Stored data
· · · · · · ·
## src/rtl/sa_pkg.sv

```systemverilog
// -----------------------------------------------------------------------------
// sa_pkg
// Shared definitions for the systolic-array skew feeder.
//   - feeder_state_e : feeder FSM state encoding
//   - DEFAULT_DATA_WIDTH / DEFAULT_CTRL_WIDTH : default lane and control widths
//   - lane_lsb()     : bit offset of a lane inside a packed multi-lane vector
// Optional feature macro used by the feeder top: SA_FEEDER_BEAT_CNT_EN.
// -----------------------------------------------------------------------------
package sa_pkg;

   typedef enum logic [1:0] {
      ST_IDLE   = 2'd0,
      ST_STREAM = 2'd1,
      ST_DRAIN  = 2'd2,
      ST_DONE   = 2'd3
   } feeder_state_e;

   localparam int DEFAULT_DATA_WIDTH = 32;
   localparam int DEFAULT_CTRL_WIDTH = 3;

   // Lane r of a packed vector occupies bits [lane_lsb(r, w) +: w].
   function automatic int unsigned lane_lsb(input int unsigned lane,
                                            input int unsigned width);
      return lane * width;
   endfunction

endpackage

```

## src/rtl/sa_skew_line.sv

```systemverilog
// -----------------------------------------------------------------------------
// sa_skew_line
// Fixed-depth delay line for one {valid, data} lane of the skew feeder.
// DEPTH = 0 is a combinational pass-through (used by lane 0).
// Ports:
//   clk_i    clock
//   rst_ni   asynchronous reset, active-low; clears every stage
//   valid_i  lane valid entering the line
//   data_i   lane word entering the line
//   valid_o  lane valid after DEPTH cycles
//   data_o   lane word after DEPTH cycles
// -----------------------------------------------------------------------------
module sa_skew_line #(
   parameter int DEPTH = 1,
   parameter int WIDTH = 32
) (
   input  logic             clk_i,
   input  logic             rst_ni,
   input  logic             valid_i,
   input  logic [WIDTH-1:0] data_i,
   output logic             valid_o,
   output logic [WIDTH-1:0] data_o
);

   if (DEPTH == 0) begin : g_pass
      assign valid_o = valid_i;
      assign data_o  = data_i;
      // Clock and reset have no load in the pass-through configuration.
      logic unused_clk_rst;
      assign unused_clk_rst = clk_i ^ rst_ni;
   end else begin : g_delay
      // Stage 0 is the newest entry, stage DEPTH-1 drives the output.
      logic [WIDTH:0] line_q [DEPTH];

      always_ff @(posedge clk_i or negedge rst_ni) begin
         if (!rst_ni) begin
            for (int i = 0; i < DEPTH; i++) line_q[i] <= '0;
         end else begin
            line_q[0] <= {valid_i, data_i};
            for (int i = 1; i < DEPTH; i++) line_q[i] <= line_q[i-1];
         end
      end

      assign {valid_o, data_o} = line_q[DEPTH-1];
   end

endmodule

```

## src/rtl/sa_skew_feeder.sv

```systemverilog
// -----------------------------------------------------------------------------
// sa_skew_feeder
// Left-edge feeder of the systolic array. Accepts one NUM_ROWS-lane vector per
// beat and skews it so lane r reaches the array r cycles after lane 0. Cycles
// without an accepted beat inject zero bubbles, since array cells never stall.
// After the last beat of a block the skew lines drain and done pulses once,
// aligned with the last beat leaving lane NUM_ROWS-1.
//
// Handshake: a beat transfers on a rising edge where in_valid && in_ready.
// in_ready depends only on the FSM state, never on in_valid. in_last and
// in_ctrl are only looked at when a beat transfers.
//
// Ports:
//   clk, rst (async, active-low)
//   in_valid, in_ready, in_data, in_ctrl, in_last : upstream beat interface
//   left_out, lane_valid : skewed lanes to the array left inputs
//   ctrl_out             : control word aligned with lane 0
//   busy, done           : block status
//   beat_count           : accepted beats in the current block
//                          (only when SA_FEEDER_BEAT_CNT_EN is defined)
// -----------------------------------------------------------------------------
module sa_skew_feeder
   import sa_pkg::*;
#(
   parameter int DATA_WIDTH = DEFAULT_DATA_WIDTH,
   parameter int CTRL_WIDTH = DEFAULT_CTRL_WIDTH,
   parameter int NUM_ROWS   = 4
) (
   input  logic                           clk,
   input  logic                           rst,
   input  logic                           in_valid,
   output logic                           in_ready,
   input  logic [NUM_ROWS*DATA_WIDTH-1:0] in_data,
   input  logic [CTRL_WIDTH-1:0]          in_ctrl,
   input  logic                           in_last,
   output logic [NUM_ROWS*DATA_WIDTH-1:0] left_out,
   output logic [NUM_ROWS-1:0]            lane_valid,
   output logic [CTRL_WIDTH-1:0]          ctrl_out,
   output logic                           busy,
`ifdef SA_FEEDER_BEAT_CNT_EN
   output logic [15:0]                    beat_count,
`endif
   output logic                           done
);

   // Drain counter runs NUM_ROWS-2 .. 0, so NUM_ROWS-1 drain cycles in total.
   localparam int CNT_W = (NUM_ROWS > 2) ? $clog2(NUM_ROWS) : 1;
   localparam logic [CNT_W-1:0] DRAIN_LOAD = CNT_W'((NUM_ROWS >= 2) ? NUM_ROWS - 2 : 0);

   feeder_state_e state_q, state_d;
   logic [CNT_W-1:0] drain_q, drain_d;

   logic accept;

   // Input register stage: the beat (or a zero bubble) for lane 0 timing.
   logic [NUM_ROWS*DATA_WIDTH-1:0] stage_q;
   logic                           stage_v_q;
   logic [CTRL_WIDTH-1:0]          ctrl_q;

   assign in_ready = (state_q == ST_IDLE) || (state_q == ST_STREAM);
   assign accept   = in_valid && in_ready;
   assign busy     = (state_q != ST_IDLE);
   assign done     = (state_q == ST_DONE);
   assign ctrl_out = ctrl_q;

   always_ff @(posedge clk or negedge rst) begin
      if (!rst) begin
         stage_q   <= '0;
         stage_v_q <= 1'b0;
         ctrl_q    <= '0;
      end else begin
         stage_v_q <= accept;
         stage_q   <= accept ? in_data : '0;
         ctrl_q    <= accept ? in_ctrl : '0;
      end
   end

   // Lane r gets r extra cycles of delay behind the shared input stage.
   for (genvar r = 0; r < NUM_ROWS; r++) begin : g_lane
      localparam int LSB = lane_lsb(r, DATA_WIDTH);
      sa_skew_line #(
         .DEPTH (r),
         .WIDTH (DATA_WIDTH)
      ) u_line (
         .clk_i   (clk),
         .rst_ni  (rst),
         .valid_i (stage_v_q),
         .data_i  (stage_q[LSB +: DATA_WIDTH]),
         .valid_o (lane_valid[r]),
         .data_o  (left_out[LSB +: DATA_WIDTH])
      );
   end

   // ---------------------------------------------------------------- FSM
   always_ff @(posedge clk or negedge rst) begin
      if (!rst) begin
         state_q <= ST_IDLE;
         drain_q <= '0;
      end else begin
         state_q <= state_d;
         drain_q <= drain_d;
      end
   end

   always_comb begin
      state_d = state_q;
      drain_d = drain_q;
      case (state_q)
         ST_IDLE, ST_STREAM: begin
            if (accept) begin
               if (in_last) begin
                  // A single-lane array has nothing to drain.
                  if (NUM_ROWS == 1) begin
                     state_d = ST_DONE;
                  end else begin
                     state_d = ST_DRAIN;
                     drain_d = DRAIN_LOAD;
                  end
               end else begin
                  state_d = ST_STREAM;
               end
            end
         end
         ST_DRAIN: begin
            if (drain_q == '0) state_d = ST_DONE;
            else               drain_d = drain_q - CNT_W'(1);
         end
         ST_DONE: state_d = ST_IDLE;
         default: state_d = ST_IDLE;
      endcase
   end

`ifdef SA_FEEDER_BEAT_CNT_EN
   // ------------------------------------------------------- beat counter
   logic [15:0] beat_cnt_q, beat_cnt_d;

   always_comb begin
      beat_cnt_d = beat_cnt_q;
      if (state_q == ST_DONE)                        beat_cnt_d = '0;
      else if (accept && (beat_cnt_q != 16'hFFFF))   beat_cnt_d = beat_cnt_q + 16'd1;
   end

   always_ff @(posedge clk or negedge rst) begin
      if (!rst) beat_cnt_q <= '0;
      else      beat_cnt_q <= beat_cnt_d;
   end

   assign beat_count = beat_cnt_q;
`endif

endmodule
```

## config.mk

```make
export PLATFORM = sky130hd
export DESIGN_NAME = sa_skew_feeder
export DESIGN_NICKNAME = d
export VERILOG_FILES = /design/src/rtl/sa_pkg.sv /design/src/rtl/sa_skew_line.sv /design/src/rtl/sa_skew_feeder.sv
export SDC_FILE = /design/constraint.sdc
export NUM_CORES = 1
export LEC_CHECK = 0
export BUFFER_PORTS_ARGS = -buffer_cell sky130_fd_sc_hd__buf_4
export CAP_MARGIN = 20
export CORE_MARGIN = 4
export CORE_UTILIZATION = 45
export CTS_CLUSTER_SIZE = 8
export DETAILED_ROUTE_END_ITERATION = 6
export PLACE_DENSITY = 0.77
export SYNTH_ARGS = -nofsm -noshare
export SYNTH_HDL_FRONTEND = slang
export SYNTH_SLANG_ARGS = --single-unit
export TNS_END_PERCENT = 30
```

## constraint.sdc

```tcl
create_clock -name clk -period 3.33 [get_ports clk]
set_input_delay 0.666 -clock clk [delete_from_list [all_inputs] [get_ports clk]]
set_output_delay 0.666 -clock clk [all_outputs]
set_load 0.1 [all_outputs]
```

== After elaboration in Yosys (flattened, before gate mapping) ==
Cells that the tools add are included.
Cells by class
  add/sub/neg operators: 1
  reduce and logical (&&, ||, !) cells: 9
  equal/unequal tests: 7
  mux-type cells: 10
Operator list (number)
  2-to-1 mux 128 bit: 1
  2-to-1 mux 2 bit: 6
  inequality test 2 bit, second input constant: 4
  one-hot mux 2 bit (3 select lines): 1
  == test 2 bit, second input constant: 2
  zero test 2 bit: 2
  one-hot mux 2 bit (2 select lines): 1
  AND reduction 4 bit: 1
  nonzero test 2 bit: 2
  2-to-1 mux 3 bit: 1
  == test 2 x 1 -> 1 bit, second input constant: 1
  AND reduction 2 bit: 1
  OR reduction 2 bit: 1
  subtractor 2 x 1 -> 2 bit, second input constant: 1
  logical AND 1 bit: 1
  logical OR 1 bit: 1
Word-level totals
  logic and storage cells: 38
  output and inout bits: 138
  bits in registers: 334
  input port bits: 135

== Longest topological paths before layout ==
Gate-level depths: netlist of run 1.
  depth after elaboration: 5
  mapped depth: 5
  mapped depth without buffers: 5

== Hierarchy ==
Synthesis of run 1 repeated with hierarchy kept, for this count alone.
Unflattened totals
  cell total of the unflattened synthesis: 595
  area total of the unflattened synthesis: 10092.2 µm²
By module, submodules not included
  sa_skew_feeder: sequential area each 3403.3 µm², cells each 300, instances 1, area an instance 4409.2 µm²
  sa_skew_line at g_lane[3].u_line: sequential area each 2477.4 µm², cells each 131, instances 1, area an instance 2717.6 µm²
  sa_skew_line at g_lane[2].u_line: sequential area each 1651.6 µm², cells each 98, instances 1, area an instance 1891.8 µm²
  sa_skew_line at g_lane[1].u_line: sequential area each 825.8 µm², cells each 33, instances 1, area an instance 825.8 µm²
  sa_skew_line at g_lane[0].u_line: sequential area each 0.0 µm², cells each 33, instances 1, area an instance 247.7 µm²

== Least setup slack after synthesis of run 1 ==
Ideal clock, no wire load.
  path type: register to output
  start point: reg state_q[1]
  end point: out in_ready
  path slack: 1612 ps
  arrival time: 1052 ps
  cell stages (with the launch flop): 2
  required time: 2664 ps
  buffers on the path: 0
  cell sequence: dfrtp_1 > inv_1
Between the ends
  longest elaborated chain between the ends: 2
  elaborated cells on any way between the ends: 3
  those cells by class: 1 x eq/ne; 2 x reduce/logical
RTL lines
  start: declaration: line sa_skew_feeder.sv:50  | feeder_state_e state_q, state_d;
  start signal: assignment: line sa_skew_feeder.sv:100  | state_q <= state_d;
  == test 2 x 1 -> 1 bit or zero test 2 bit (tied branches): line sa_skew_feeder.sv:60  | assign in_ready = (state_q == ST_IDLE) || (state_q == ST_STREAM);
  logical OR 1 bit (*): line sa_skew_feeder.sv:60
  end: declaration: line sa_skew_feeder.sv:32  | output logic in_ready,
Mark *: on every way between the ends. The rest lies on a longest branch, timed or not.

== Worst setup path in the final report of run 1 ==
  start point: reg state_q[1]
  end point: out busy
Between the ends
  longest elaborated chain between the ends: 1
RTL lines
  nonzero test 2 bit: line sa_skew_feeder.sv:62  | assign busy = (state_q != ST_IDLE);
  end: declaration: line sa_skew_feeder.sv:39  | output logic busy,
No other way between the ends.

==> impl_metrics.csv, run 1 <==
group,metric,value,unit
status,status,"finished clean",
grt,overflow,0,
floorplanning,dieWidth,155.6,um
setup_path,cp_max_fo,8,
floorplanning,start_util,46.18,%
placement,place_congestion,0.7218,
final_layout,fillers,1561,
clocking,clock_latency,0.51,ns
final_layout,nets,945,
final_layout,antenna_cells,0,
clocking,cts_made_buffers,47,
timing,clock_skew,0.02082,ns
timing,max_freq,0.4632,GHz
floorplanning,dieArea,0.02420,mm2
yosys,syn_area,0.009799,mm2
final_layout,final_layout_size_suffix_gt1_share,41.04,%
clocking,cts_resized,0,
setup_path,worst_ep_required_time,2.66,ns
job,drv_cap,0,
power,leakage,6.820,nW
clocking,htreeDepth,2,
timing,fin_setup_tns,0,ns
final_layout,final_area,0.01290,mm2
yosys,post_synth_and_or_nand_nor_area_fraction,9.040,%
power,powerDensity,925.4,mW/mm2
detailed_routing,first_iter_violations,180,
worst_hold_path,min_path_type,"input port to async pin",
grt,grt_pass1_vias,5236,
power,finalPower,11.94,mW
grt,grt.total_usage,14.94,%
yosys,yosys_warnings,0,
yosys,synthXorXnorAreaFrac,0,%
setup_path,endpoint_kind,"output pin",
timing,timing.final.hold_violations,0,
clocking,clk_pin_slew,0.04,ns
detailed_routing,antenna_left,0,
timing,slew_viol_final,0,
detailed_routing,viasPerCell,4.311,
timing,tightestPinTransition,0.7051,ns
detailed_routing,drt_pass1_iterations,4,
clocking,cts_hold_buf,0,
setup_path,worstPathArrival,1.49,ns
yosys,synthMuxAreaShare,0,%
yosys,synth_top_family_by_area,"simple AND/OR/NAND/NOR gates",
yosys,synthCells,563,
timing,min_period,2.159,ns
grt,grt_pass1_wl,28010,um
final_layout,multi_input_area,927.1,um2
setup_path,cp_cell_sequence,"or2_2 > buf_4",
clocking,clockBufferDepth,3,
timing,timing.slew.headroom,52.99,%
power,ir_drop,0.6053,mV
placement,dpl-instance-area,0.01171,mm2
placement,place_ws,1.311,ns
grt,antenna_found_initial,2,
timing,final.period_utilization,64.83,%
floorplanning,num_rows,53,
timing,finalSetupViolCount,0,
yosys,syn_nets,699,
floorplanning,core,0.02122,mm2
timing,rsz0062_at_grt,"false",
yosys,synth_cell_types,17,
yosys,seq_area_frac_synth,84.53,%
detailed_routing,vias,4673,
setup_path,cp-start-kind,"register",
setup_path,r2r_cells,3,
placement,io_buffers,272,
detailed_routing,wl_per_cell,16.39,um
floorplanning,die_h,155.6,um
clocking,root_buffer,"clkbuf_16",
setup_path,critical_path_class,"register to output pin",
final_layout,seqCellArea,0.008283,mm2
final_layout,area_delta_synth_final,31.65,%
detailed_routing,drt-total-wl,17770,um
clocking,cts_sinks,331,
yosys,synth-seq-cells,331,
yosys,synthAdderAreaFrac,0.1277,%
placement,dp_hpwl,12260,um
setup_path,cp_slowest_cell,"dfrtp_1",
clocking,tritoncts,"done",
timing,setup_ws,1.171,ns
yosys,synth_compound_area_share,0.2937,%
yosys,postSynthAreaPerCell,17.41,um2
setup_path,max_stage_delay,0.46,ns
clocking,cts_setup_buffers,0,
floorplanning,io_pins,273,
detailed_routing,drc,0,
grt,grt_max_degree,98,
[state kept, by name, indices dropped and copies added, names as in the netlist]
signal / flops
stage_v_q: 1
g_lane.u_line.g_delay.line_q: 129
g_lane.u_line.data_o: 64
state_q: 2
drain_q: 2
ctrl_out: 3
stage_q: 128
g_lane.u_line.valid_o: 2
[cell usage after synthesis, drive strengths merged]
library cell / instances / area share (%)
dfrtp: 331 / 85
or2: 1 / 0.064
o21ai: 4 / 0.20
nand2: 2 / 0.077
nand3b: 2 / 0.15
clkbuf: 13 / 0.60
nor2b: 1 / 0.14
nand3: 1 / 0.051
inv: 4 / 0.15
buf: 69 / 5.3
ha: 1 / 0.13
and2: 132 / 8.4
o22a: 1 / 0.089
or3b: 1 / 0.11
[worst max-delay path, delay by kind of cell (launching register included)]
kind,cells,cell delay (ns)
DFF,1,0.46
buffers and inverters,1,0.23
and+or+nand+nor,1,0.30
[placed cells by master, fill, tap and decap left out]
cell and count:
and2_1 131, buf_4 275, ha_1 1, or2_2 1, buf_12 3, and2_2 1
nand2_1 2, inv_6 1, nand3_1 1, or3b_4 1, buf_8 1, o22a_1 1
nor2b_4 1, nand3b_1 2, o21ai_0 4, inv_1 4, clkbuf_16 47, dfrtp_1 331
clkinvlp_4 1
[per-layer routing]
layer | part of all wire, % | routed length [um] | global-route usage (%)
met1 | 36 | 6383 | 17.59
met2 | 49 | 8737 | 24.04
met3 | 12 | 2092 | 7.157
met4 | 3.0 | 529 | 5.669
met5 | 0.15 | 26 | 0
[layout make-up]
type | instances | area share, %
well taps | 275 | 2.667
flip-flops and latches | 331 | 64.20
clock inverters | 2 | 0.1261
repair buffers | 279 | 16.58
clock buffers | 47 | 9.117
multi-input cells | 146 | 7.187
inverters | 4 | 0.1164
[cells by family after synthesis]
kind of cell | Yosys count
fa+ha+maj | 1
simple gates | 140
flops | 331
compound gates | 5
buf+inv | 86
[final timing paths]
kind                                                      from                            endpoint  slack, ns
max                                                 state_q[1]                                busy       1.17
min                                                        rst         g_lane[2].u_line.data_o[15]       0.16
max reg2reg                                         state_q[1]                        stage_q[115]       1.64
min reg2reg                g_lane[2].u_line.g_delay.line_q[61]         g_lane[2].u_line.data_o[28]       0.33
max in group asynchronous                                  rst  g_lane[1].u_line.g_delay.line_q[1]       2.27
min in group clk           g_lane[2].u_line.g_delay.line_q[61]         g_lane[2].u_line.data_o[28]       0.33
[per-stage QoR]
stage               utilization [%]  hold slack, ns  instances
finish                        60.80          0.1591       1084
floorplan                         -          0.3312        563
CTS                           60.80          0.1901       1084
detailed placement            55.18          0.3347       1035
global placement              55.18          0.3310       1035
global route                  60.80          0.2141       1084
[power breakdown]
part           switching, mW  internal (mW)
Clock                   1.46           2.45
Sequential             0.196           4.66
Combinational           2.53          0.640
Note: power is estimated with default switching activity, not from simulation.
==> inputs of run 2 (changes only) <==
clock period = 2 ns   (was 3.33 ns; I/O delays follow)
==> run 2 against run 1 <==
Compared with the run above:
- critical path type unchanged
- non-clock buffer count increased by 8
- wire length increased by 1.1%
- register-to-register slack got worse by 0.98 ns
- total power increased by 69%
- largest power group unchanged
- critical path depth unchanged
- sequential cell count unchanged
- first-iteration DRC count increased by 3.9%
- final cell count increased by 1.1%
- clock power increased by 72%
- sequential share of layout area decreased by 0.69 points
- cell area increased by 1.1%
· · · · · · ·
## Task brief
Scan the entries above, and wherever a line holds the string "through", copy it.

## Response to the exercise
// DEPTH = 0 is a combinational pass-through (used by lane 0).
      // Clock and reset have no load in the pass-through configuration.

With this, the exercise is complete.